Se tutti ricordano i Van Halen per il mega successo degli anni 80, la scanzonata e irresistibile Jump (dove Eddie invece della chitarra inventò un memorabile riff al sintetizzatore), anche grazie alla voce del frontman David Lee Roth, devono adesso ricordarlo per essere stato uno dei più grandi innovatori dello stile chitarristico, caratterizzato dal cosiddetto tapping a due mani. Come scrive Barbara Caserta, massima conoscitrice dell’hard rock in tutte le sue forme, fu una invenzione talmente originale che a inizio carriera suonava con le spalle al pubblico per non farsi copiare. Poi l’avrebbero copiato tutti. “C’era anche quell’uso sapiente degli armonici artificiali e della distorsione… un innovatore che costruiva da sé le sue chitarre customizzate (iconica la Frankenstrat) e anche i suoi amplificatori, da lui potenziati sovraccaricando le valvole e spesso bruciati senza pietà in nome del rock’n’roll col “brownsound” e col volume rigorosamente a tuono” dice ancora Barbara Caserta.
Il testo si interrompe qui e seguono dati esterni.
From an optimization exercise on the open Yosys and OpenROAD flow, aimed at small area, a short achievable clock period and few clock cycles per item; shortcuts taken in it are not production practice. Only simulation tests tie the RTL to the original design; equivalence was not proved.

[design/flow/run.sh]
#!/bin/bash
# synth_recipe.tcl (not shown) runs the flow's synth.tcl, then flattens the netlist and writes it again
# the make line also repeats each setting of config.mk as NAME=value (left out here)
make -C /OpenROAD-flow-scripts/flow DESIGN_CONFIG=/design/flow/config.mk WORK_HOME=/design/flow/orfs CLKGATE_MAP_FILE= SYNTH_SCRIPT=/design/flow/synth_recipe.tcl finish
[design/flow/config.mk]
export PLATFORM = sky130hd
export DESIGN_NAME = zmt_tile_decoder
export DESIGN_NICKNAME = zmt_tile_decoder
export VERILOG_FILES = /design/flow/design.v
export SDC_FILE = /design/flow/constraint.sdc
export NUM_CORES = 4
export LEC_CHECK = 0
export CAP_MARGIN = 20
export CORE_MARGIN = 2
export CORE_UTILIZATION = 40
export PLACE_DENSITY = 0.6
export SLEW_MARGIN = 20
export SYNTH_MEMORY_MAX_BITS = 8192
[design/flow/constraint.sdc]
create_clock -name core_clock -period 20.0 [get_ports {clk}]
set_input_delay 4.0000 -clock core_clock [delete_from_list [all_inputs] [get_ports {clk}]]
set_output_delay 4.0000 -clock core_clock [all_outputs]
set_load 0.01 [all_outputs]
[design/flow/design.v]
module zmt_tile_decoder (
    input  wire        clk,
    input  wire        rst,
    input  wire        pal_we,
    input  wire [3:0]  pal_idx,
    input  wire [31:0] pal_data,
    input  wire        in_valid,
    output reg         in_ready,
    input  wire [7:0]  in_byte,
    input  wire [1:0]  in_mode,
    output reg         out_valid,
    input  wire        out_ready,
    output reg  [31:0] out_pixel,
    output reg         out_last
);
    localparam LAT = 465;             
    reg        pw_v;
    reg [3:0]  pw_idx;
    reg [31:0] pw_data;
    reg [31:0] pal [0:15];
    always @(posedge clk) begin
        pw_v    <= pal_we && !rst;
        pw_idx  <= pal_idx;
        pw_data <= pal_data;
        if (pw_v)
            pal[pw_idx] <= pw_data;
    end
    reg [1:0]  icnt;
    reg [9:0]  ie0, ie1;
    wire       in_fire = in_valid && in_ready;
    wire       ipop;                  
    wire       ihave = (icnt != 2'd0);
    always @(posedge clk) begin
        if ((icnt == 2'd0) || (icnt == 2'd1 && ipop) || (icnt == 2'd2 && ipop))
            ie0 <= (icnt == 2'd2) ? ie1 : {in_mode, in_byte};
        if (icnt == 2'd1 && !ipop)
            ie1 <= {in_mode, in_byte};
    end
    wire [1:0] icnt_nx = icnt + {1'b0, in_fire} - {1'b0, ipop};
    always @(posedge clk) begin
        if (rst) begin
            icnt     <= 2'd0;
            in_ready <= 1'b0;
        end else begin
            icnt     <= icnt_nx;
            in_ready <= (icnt_nx != 2'd2);
        end
    end
    localparam SL_UND = 2'd0, SL_REAL = 2'd1, SL_BUB = 2'd2;
    reg [8:0] pos;                    
    reg [1:0] sl;                     
    reg [1:0] cur_mode;
    reg       prev_real;              
    reg [1:0] prev_mode;
    reg       br_v, br_ph, br_last;
    reg [7:0] br_byte;
    reg [1:0] br_mode;
    wire      pipe_en;
    wire in_ok = (sl == SL_REAL) ? ihave :
                 (sl == SL_BUB)  ? 1'b1 : (ihave || prev_real);
    wire step  = in_ok && (!br_v || (br_ph && pipe_en));
    assign ipop = step && ((sl == SL_REAL) || (sl == SL_UND && ihave));
    wire       late      = (pos >= LAT);            
    wire       elem_v    = late ? (sl == SL_REAL) : prev_real;
    wire [1:0] elem_mode = late ? cur_mode : prev_mode;
    wire       elem_last = (pos == LAT - 1);
    always @(posedge clk) begin
        if (rst) begin
            pos       <= 9'd0;
            sl        <= SL_UND;
            prev_real <= 1'b0;
        end else if (step) begin
            pos <= pos + 9'd1;
            if (sl == SL_UND) begin
                sl <= ihave ? SL_REAL : SL_BUB;
            end
            if (pos == 9'd511) begin
                sl        <= SL_UND;
                prev_real <= (sl == SL_REAL);
            end
        end
    end
    always @(posedge clk) begin
        if (step && sl == SL_UND)
            cur_mode <= ie0[9:8];
        if (step && pos == 9'd511)
            prev_mode <= cur_mode;
    end
    wire [7:0] n0, n1, n2, n3, n4, n5, n6, n7, n8;
    assign n0 = ie0[7:0];
    zmt_xstage #(.I(5), .J(4), .LS(0))   u_s0 (.clk(clk), .en(step), .pos(pos), .x(n0), .y(n1));
    zmt_xstage #(.I(4), .J(0), .LS(16))  u_s1 (.clk(clk), .en(step), .pos(pos), .x(n1), .y(n2));
    zmt_xstage #(.I(6), .J(5), .LS(31))  u_s2 (.clk(clk), .en(step), .pos(pos), .x(n2), .y(n3));
    zmt_xstage #(.I(5), .J(1), .LS(63))  u_s3 (.clk(clk), .en(step), .pos(pos), .x(n3), .y(n4));
    zmt_xstage #(.I(7), .J(6), .LS(93))  u_s4 (.clk(clk), .en(step), .pos(pos), .x(n4), .y(n5));
    zmt_xstage #(.I(6), .J(2), .LS(157)) u_s5 (.clk(clk), .en(step), .pos(pos), .x(n5), .y(n6));
    zmt_xstage #(.I(8), .J(7), .LS(217)) u_s6 (.clk(clk), .en(step), .pos(pos), .x(n6), .y(n7));
    zmt_xstage #(.I(7), .J(3), .LS(345)) u_s7 (.clk(clk), .en(step), .pos(pos), .x(n7), .y(n8));
    always @(posedge clk) begin
        if (rst) begin
            br_v  <= 1'b0;
            br_ph <= 1'b0;
        end else if (step) begin
            br_v  <= elem_v;
            br_ph <= 1'b0;
        end else if (br_v && pipe_en) begin
            br_ph <= 1'b1;
            if (br_ph)
                br_v <= 1'b0;
        end
    end
    always @(posedge clk) begin
        if (step) begin
            br_byte <= n8;
            br_mode <= elem_mode;
            br_last <= elem_last;
        end
    end
    function [15:0] mixu;             
        input [7:0] p;
        input [7:0] q;
        input [7:0] a;
        reg   [8:0]  d;               
        reg   [15:0] m;
        begin
            d    = {1'b0, q} - {1'b0, p};
            m    = d[7:0] * a;        
            mixu = {p, 8'd0} - {8'd0, p} + 16'd128 + m - (d[8] ? {a, 8'd0} : 16'd0);
        end
    endfunction
    function [7:0] mixr;
        input [15:0] u;
        reg   [16:0] v;
        begin
            v    = {1'b0, u} + {9'd0, u[15:8]};
            mixr = v[15:8];
        end
    endfunction
    function [63:0] blendu;
        input [31:0] d;
        input [31:0] s;
        begin
            blendu = {mixu(d[31:24], s[31:24], s[7:0]),
                      mixu(d[23:16], s[23:16], s[7:0]),
                      mixu(d[15:8],  s[15:8],  s[7:0]),
                      mixu(d[7:0],   s[7:0],   s[7:0])};
        end
    endfunction
    function [31:0] blendr;
        input [63:0] u;
        begin
            blendr = {mixr(u[63:48]), mixr(u[47:32]), mixr(u[31:16]), mixr(u[15:0])};
        end
    endfunction
    wire [31:0] p0 = pal[0];
    reg        s1_v, s1_last;
    reg [1:0]  s1_mode;
    reg [31:0] s1_src;
    wire [3:0] nib = br_ph ? br_byte[3:0] : br_byte[7:4];
    always @(posedge clk) begin
        if (rst)
            s1_v <= 1'b0;
        else if (pipe_en)
            s1_v <= br_v;
        if (pipe_en) begin
            s1_last <= br_last && br_ph;
            s1_mode <= br_mode;
            s1_src  <= pal[nib];
        end
    end
    reg        s2_v, s2_last;
    reg [1:0]  s2_mode;
    reg [31:0] s2_res;
    reg [63:0] s2_u;
    always @(posedge clk) begin
        if (rst)
            s2_v <= 1'b0;
        else if (pipe_en)
            s2_v <= s1_v;
        if (pipe_en) begin
            s2_last <= s1_last;
            s2_mode <= s1_mode;
            s2_res  <= s1_src;
            s2_u    <= blendu(p0, s1_src);
        end
    end
    reg        s3_v, s3_last;
    reg [1:0]  s3_mode;
    reg [31:0] s3_res;
    always @(posedge clk) begin
        if (rst)
            s3_v <= 1'b0;
        else if (pipe_en)
            s3_v <= s2_v;
        if (pipe_en) begin
            s3_last <= s2_last;
            s3_mode <= s2_mode;
            s3_res  <= (s2_mode == 2'd0) ? s2_res : blendr(s2_u);
        end
    end
    reg        s4_v, s4_last;
    reg [1:0]  s4_mode;
    reg [31:0] s4_res;
    reg [63:0] s4_u;
    always @(posedge clk) begin
        if (rst)
            s4_v <= 1'b0;
        else if (pipe_en)
            s4_v <= s3_v;
        if (pipe_en) begin
            s4_last <= s3_last;
            s4_mode <= s3_mode;
            s4_res  <= s3_res;
            s4_u    <= blendu(p0, s3_res);
        end
    end
    wire [31:0] s5_pix = (s4_mode == 2'd3) ? blendr(s4_u) : s4_res;
    wire        push   = pipe_en && s4_v;
    reg        full;
    reg [31:0] sp_pix;
    reg        sp_last;
    wire       pop = out_valid && out_ready;
    assign pipe_en = !full;
    always @(posedge clk) begin
        if (rst) begin
            out_valid <= 1'b0;
            full      <= 1'b0;
        end else begin
            if (pop || !out_valid) begin
                if (full) begin
                    out_valid <= 1'b1;
                    full      <= 1'b0;
                end else begin
                    out_valid <= push;
                end
            end else if (push) begin
                full <= 1'b1;
            end
        end
    end
    always @(posedge clk) begin
        if (pop || !out_valid) begin
            out_pixel <= full ? sp_pix  : s5_pix;
            out_last  <= full ? sp_last : s4_last;
        end
        if (push && out_valid && !pop) begin
            sp_pix  <= s5_pix;
            sp_last <= s4_last;
        end
    end
endmodule
module zmt_xstage #(
    parameter I  = 1,
    parameter J  = 0,
    parameter LS = 0
) (
    input  wire       clk,
    input  wire       en,
    input  wire [8:0] pos,
    input  wire [7:0] x,
    output wire [7:0] y
);
    localparam D = (1 << I) - (1 << J);
    localparam [8:0] LSP = LS;
    reg  [8*D-1:0] dl;
    wire [8:0]     n     = pos - LSP;
    wire           xsel = n[I] && !n[J];
    wire [7:0]     dlo   = dl[8*D-1 -: 8];
    wire [7:0]     dli   = xsel ? dlo : x;
    assign y = xsel ? x : dlo;
    always @(posedge clk) begin
        if (en) begin
            if (D > 1)
                dl <= {dl[8*D-9:0], dli};
            else
                dl <= dli;
        end
    end
endmodule
==> reports/metrics.yaml, run 1 <==
setup_path:
  end_kind: "flop"
  slowest_stage: "fa_1"
  cp_cell_sequence: "buf_4 -> clkinv_1 -> fa_1 -> nor2b_1 -> o21ai_0 -> a21oi_1 -> nand2b_1 -> xor2_1 -> nand2_1 -> fa_1 -> fa_1 -> fa_1 -> inv_1 -> fa_1 -> inv_1 -> fa_1 -> inv_1 -> ha_1 -> a21oi_1 -> o21ai_0 -> a311o_1 -> a211oi_1 -> o31ai_1 -> xnor2_1"
  crit_family: "adder cells"
  worst-path-stages: 24
  cpMostUsedCell: "fa_1"
  critPathMaxStageDelay_ns: 0.65
  crit_arrival_ns: 8.81
  crit_start: "s1_src[1]"
  cp_max_fo: 32
  ff2ff_path_depth: 24
  critPathRequiredTime_ns: 20.69
  crit_end: "s2_u[15]"
  critical_path.n_buffers_inverters: 5
  r2r_slack_ns: 11.88
  worstSetupPathType: "reg2reg"
  r2r-start: "s1_src[1]"
  rr_endpoint: "s2_u[15]"
  start_kind: "flop"
logic_synthesis:
  syn-num-nets: 9720
  seq_area_frac_synth_pct: 79.9
  async_flop_share_pct: 0
  ys_types: 89
  yosys.cell_count.top_type: "edfxtp_1"
  yosysWarnings: 9
  synth_area_sq_um: 174000
  ys_ff_latch: 4661
  syn_avg_cell_area_sq_um: 19.9
  yosys-top-cells-area: "edfxtp_1 (79%), fa_1 (5.3%), ha_1 (3.1%), mux4_2 (1.7%), inv_1 (1.1%)"
  synth-edff-count: 4601
  synth_commonest_cells: "edfxtp_1 (4601), inv_1 (530), fa_1 (464), nand2_1 (451), ha_1 (431)"
  yosysTopAreaCell: "edfxtp_1"
  synth.top_cell.area_share_pct: 79.3
  synthCells: 8774
  synth_flop_cell: "edfxtp_1"
outcome:
  status: "finished clean"
timing:
  post-route-min-period_ns: 8.12
  rsz0062_at_grt: "no"
  slew-limit-headroom_pct: 26.5
  drv_slew: 0
  finalWorstSetupSlack_ns: 11.88
  fin_hold_ws_ns: 0.384
  finalSetupTns_ns: 0
  max_freq_mhz: 123
  hold_violations: 0
  period_share_pct: 40.6
  worst_pin_slew_ns: 1.10
  setup_viol_count_final: 0
  skew_ns: 0.0612
cts:
  clk_latency_ns: 0.97
  root_buffer: "clkbuf_16"
  clock-sinks: 4661
  hold_buffers: 0
  clk_pin_slew_ns: 0.06
  clk_path_buf_depth: 4
  cts_buffers: 441
  postCtsSetupBuffers: 0
  cts_tree: "yes"
  ctsResizeCount: 0
  htreeDepth: 5
detailed_routing:
  viasPerCell: 4.90
  dr.pass1.iters: 8
  vias: 75231
  drt_iter0_markers: 6831
  drc: 0
  wl_microns: 309000
  ant_nets: 0
  wire_per_inst_microns: 20.1
grt:
  grt_first_pass_wirelength_microns: 468000
  antenna_found_initial: 19
  grt_use_total_pct: 13.7
  gr-total-overflow: 0
  grt_start_max_net_pins: 206
  grt_pass1_vias: 76483
placement:
  post_dp_cell_area_sq_um: 183000
  hpwl_microns: 184000
  place_ws_ns: 11.76
  dp.cells: 14531
  routabilityCongestion: 0.816
  portBuffers: 85
cells_and_area:
  final.fill_count: 36526
  final_area_sq_um: 197000
  multiInputGateArea_sq_um: 32500
  final-instance-count-excl-fill: 15366
  drive_above_1_share_pct: 10.4
  seqCellArea_sq_um: 139000
  final_util_pct: 45.4
  fin_nets: 10188
  area_growth_pct: 13.0
hold_path:
  hold_path.class: "reg2reg"
  hold_path_depth: 0
die:
  initial_core_util_pct: 40.1
  rows: 242
  io_pins: 86
  dieArea_sq_um: 441000
  die_w_microns: 664
  die-height_microns: 664
  core_sq_um: 434000
job:
  maxCapViolations: 0
metal layers:
layer,vias up,track usage (%),wire [microns]
li1,34045,-,-
met1,39104,20.4,149000
met2,1580,20.7,138000
met3,500,2.04,13800
met4,2,4.13,7980
met5,-,0,9
cells by family after synthesis:
group / after synthesis / share of synthesized area, %
xor gates and xnor gates: 261 / 1.32
buffers and inverters: 699 / 1.54
adders and majority gates: 895 / 8.42
and+or+nand+nor: 1315 / 3.80
AOI/OAI and AO/OA: 701 / 2.60
muxes: 242 / 2.36
DFF: 4661 / 79.9
registers in the layout, indices dropped and copies added, names as in the netlist, 120 cells and up:
signal and flops:
u_s2.dl 256, u_s1.dl 120, u_s4.dl 512, u_s7.dl 960, u_s6.dl 1024, u_s3.dl 240, u_s0.dl 128, pal 512
u_s5.dl 480
how the worst min path moves through the flow:
| stage | from | end | slack (ns) |
|---|---|---|---|
| CTS | u_s7.dl[912] | u_s7.dl[920] | 0.37 |
| detailed placement | u_s0.dl[54] | u_s0.dl[62] | 0.40 |
| finish | u_s6.dl[341] | u_s6.dl[349] | 0.38 |
| floorplan | ie0[8] | cur_mode[0] | 0.40 |
| global route | u_s6.dl[341] | u_s6.dl[349] | 0.36 |
| global placement | u_s6.dl[323] | u_s6.dl[331] | 0.40 |
cell type report:
class                      count  share of cell area [%]
clock buffer                 567                    5.91
inverter                     532                    1.02
clock inverter               253                    1.30
tap                         5734                    3.64
timing repair buffer         192                   0.924
antenna                       13                  0.0165
multi-input combinational   3414                    16.5
sequential                  4661                    70.7
cells in the final DEF, fill, tap and decap left out, types with 26 or more instances in the layout:
master and n:
nand3_1 43, clkinv_1 97, a21oi_1 146, a211oi_1 48
clkdlybuf4s50_1 84, nor2_1 186, ha_1 431, clkbuf_16 441
nand2b_1 65, and3_1 38, fa_1 464, buf_4 90
mux4_2 128, nor3_1 50, o21ai_0 180, o31ai_1 26
o21a_1 40, and2_1 233, clkinv_2 70, nand2_1 451
a21o_1 55, edfxtp_1 4601, mux2i_1 31, clkbuf_1 112
mux2_2 77, dfxtp_1 59, xor2_1 75, a31oi_1 55
nor3b_1 45, nor2b_1 82, bufinv_16 35, inv_1 529
xnor2_1 184
Testbench counts, summed over its fixed seeds: cycles 69,312, tiles 64.
==> run 2, diff against run 1 <==
--- a/design/flow/design.v
+++ b/design/flow/design.v
@@ -116,47 +116,54 @@
             br_last <= elem_last;
         end
     end
-    function [15:0] mixu;             
+    function [23:0] mixh;             
         input [7:0] p;
         input [7:0] q;
         input [7:0] a;
-        reg   [8:0]  d;               
-        reg   [15:0] m;
-        begin
-            d    = {1'b0, q} - {1'b0, p};
-            m    = d[7:0] * a;        
-            mixu = {p, 8'd0} - {8'd0, p} + 16'd128 + m - (d[8] ? {a, 8'd0} : 16'd0);
-        end
-    endfunction
-    function [7:0] mixr;
-        input [15:0] u;
+        integer     i;
+        reg  [11:0] lo, hi;
+        begin
+            lo = 12'd128;
+            hi = 12'd0;
+            for (i = 0; i < 4; i = i + 1)
+                lo = lo + ((a[i] ? {4'd0, q} : {4'd0, p}) << i);
+            for (i = 4; i < 8; i = i + 1)
+                hi = hi + ((a[i] ? {4'd0, q} : {4'd0, p}) << (i - 4));
+            mixh = {hi, lo};
+        end
+    endfunction
+    function [7:0] mixr;              
+        input [23:0] h;
+        reg   [15:0] u;
         reg   [16:0] v;
         begin
+            u    = {4'd0, h[11:0]} + {h[23:12], 4'd0};
             v    = {1'b0, u} + {9'd0, u[15:8]};
             mixr = v[15:8];
         end
     endfunction
-    function [63:0] blendu;
+    function [95:0] blendh;
         input [31:0] d;
         input [31:0] s;
-        begin
-            blendu = {mixu(d[31:24], s[31:24], s[7:0]),
-                      mixu(d[23:16], s[23:16], s[7:0]),
-                      mixu(d[15:8],  s[15:8],  s[7:0]),
-                      mixu(d[7:0],   s[7:0],   s[7:0])};
+        input [7:0]  a;
+        begin
+            blendh = {mixh(d[31:24], s[31:24], a), mixh(d[23:16], s[23:16], a),
+                      mixh(d[15:8],  s[15:8],  a), mixh(d[7:0],   s[7:0],   a)};
         end
     endfunction
     function [31:0] blendr;
-        input [63:0] u;
-        begin
-            blendr = {mixr(u[63:48]), mixr(u[47:32]), mixr(u[31:16]), mixr(u[15:0])};
+        input [95:0] h;
+        begin
+            blendr = {mixr(h[95:72]), mixr(h[71:48]), mixr(h[47:24]), mixr(h[23:0])};
         end
     endfunction
     wire [31:0] p0 = pal[0];
     reg        s1_v, s1_last;
     reg [1:0]  s1_mode;
     reg [31:0] s1_src;
-    wire [3:0] nib = br_ph ? br_byte[3:0] : br_byte[7:4];
+    reg [7:0]  s1_a;
+    wire [3:0]  nib = br_ph ? br_byte[3:0] : br_byte[7:4];
+    wire [31:0] col = pal[nib];
     always @(posedge clk) begin
         if (rst)
             s1_v <= 1'b0;
@@ -165,13 +172,13 @@
         if (pipe_en) begin
             s1_last <= br_last && br_ph;
             s1_mode <= br_mode;
-            s1_src  <= pal[nib];
+            s1_src  <= col;
+            s1_a    <= (br_mode == 2'd0) ? 8'hff : col[7:0];
         end
     end
     reg        s2_v, s2_last;
     reg [1:0]  s2_mode;
-    reg [31:0] s2_res;
-    reg [63:0] s2_u;
+    reg [95:0] s2_h;
     always @(posedge clk) begin
         if (rst)
             s2_v <= 1'b0;
@@ -180,13 +187,13 @@
         if (pipe_en) begin
             s2_last <= s1_last;
             s2_mode <= s1_mode;
-            s2_res  <= s1_src;
-            s2_u    <= blendu(p0, s1_src);
+            s2_h    <= blendh(p0, s1_src, s1_a);
         end
     end
     reg        s3_v, s3_last;
-    reg [1:0]  s3_mode;
     reg [31:0] s3_res;
+    reg [7:0]  s3_a;
+    wire [31:0] once = blendr(s2_h);
     always @(posedge clk) begin
         if (rst)
             s3_v <= 1'b0;
@@ -194,14 +201,12 @@
             s3_v <= s2_v;
         if (pipe_en) begin
             s3_last <= s2_last;
-            s3_mode <= s2_mode;
-            s3_res  <= (s2_mode == 2'd0) ? s2_res : blendr(s2_u);
+            s3_res  <= once;
+            s3_a    <= (s2_mode == 2'd3) ? once[7:0] : 8'hff;
         end
     end
     reg        s4_v, s4_last;
-    reg [1:0]  s4_mode;
-    reg [31:0] s4_res;
-    reg [63:0] s4_u;
+    reg [95:0] s4_h;
     always @(posedge clk) begin
         if (rst)
             s4_v <= 1'b0;
@@ -209,12 +214,10 @@
             s4_v <= s3_v;
         if (pipe_en) begin
             s4_last <= s3_last;
-            s4_mode <= s3_mode;
-            s4_res  <= s3_res;
-            s4_u    <= blendu(p0, s3_res);
-        end
-    end
-    wire [31:0] s5_pix = (s4_mode == 2'd3) ? blendr(s4_u) : s4_res;
+            s4_h    <= blendh(p0, s3_res, s3_a);
+        end
+    end
+    wire [31:0] s5_pix = blendr(s4_h);
     wire        push   = pipe_en && s4_v;
     reg        full;
     reg [31:0] sp_pix;
==> run 2 against run 1 <==
Effect of this change: cell count down 5.4%; area after synthesis down 2.7%; worst hold slack worse by 0.014 ns; design area down 2.4%; critical path type unchanged; critical endpoint is now u_s0.dl[28].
“La band venne proiettata nel firmamento delle stelle del Rock direttamente con l’album d’esordio del 1978, un classico imprescindibile dell’hard rock. Prodotto da Ted Templeman, e registrato in sole tre settimane con un budget di 40.000 dollari, è diventato una pietra miliare da oltre 10 milioni di copie vendute nei soli USA, certificato col Disco di Diamante. Nel 1994, Guitarist Magazine l’ha classificato come il 2º album dalle chitarre più influenti di tutti i tempi (al 1° posto Jimi Hendrix). I Van Halen, tra i più conosciuti e apprezzati nel rock duro, hanno inciso 12 album da studio e 2 live vendendo a livello globale oltre 60 milioni di dischi” ricorda la giornalista e fotografa che ha immortalato i più grandi esponenti di quel genere musicale e anche intervistato Eddie nel 1995.

Nato in Olanda a Nijmegen il 26 Gennaio 1955, da una famiglia di musicisti, il padre pagò il viaggio di trasferimento della famiglia dall’Olanda agli USA suonando sulla nave, per dire in che condizioni umili, ma artistiche era nato e cresciuto. Nonostante fosse un “mostro” della chitarra (tutti quelli che sono veuti dopo di lui hanno imparato suonare grazie al suo stile) la sua modestia era tutto: “Non so un c***o di scale o di teoria musicale, non voglio essere considerato come la chitarra più veloce, pronto a far fuori la concorrenza. Ciò che so è che la chitarra rock&roll, come nel blues, dovrebbe essere melodia… ma la cosa davvero fondamentale è che dovrebbe emozionare. Io? Voglio solo suonare la mia chitarra per far sentire qualcosa alle persone: felicità, tristezza, eccitazione”. Pochi lo sanno, ma la chitarra che si sente nel successo di Michael Jackson, Beat it, era la sua, tanto amava suonare senza pregiudizi.

Di lui adesso, oltre agli immortali riff di chitarra, rimane quel sorriso smagliante che lo aveva sempre caratterizzato, segno di una gioia e di una passione nel suonare che esplodeva nelle sue magiche note di chitarra.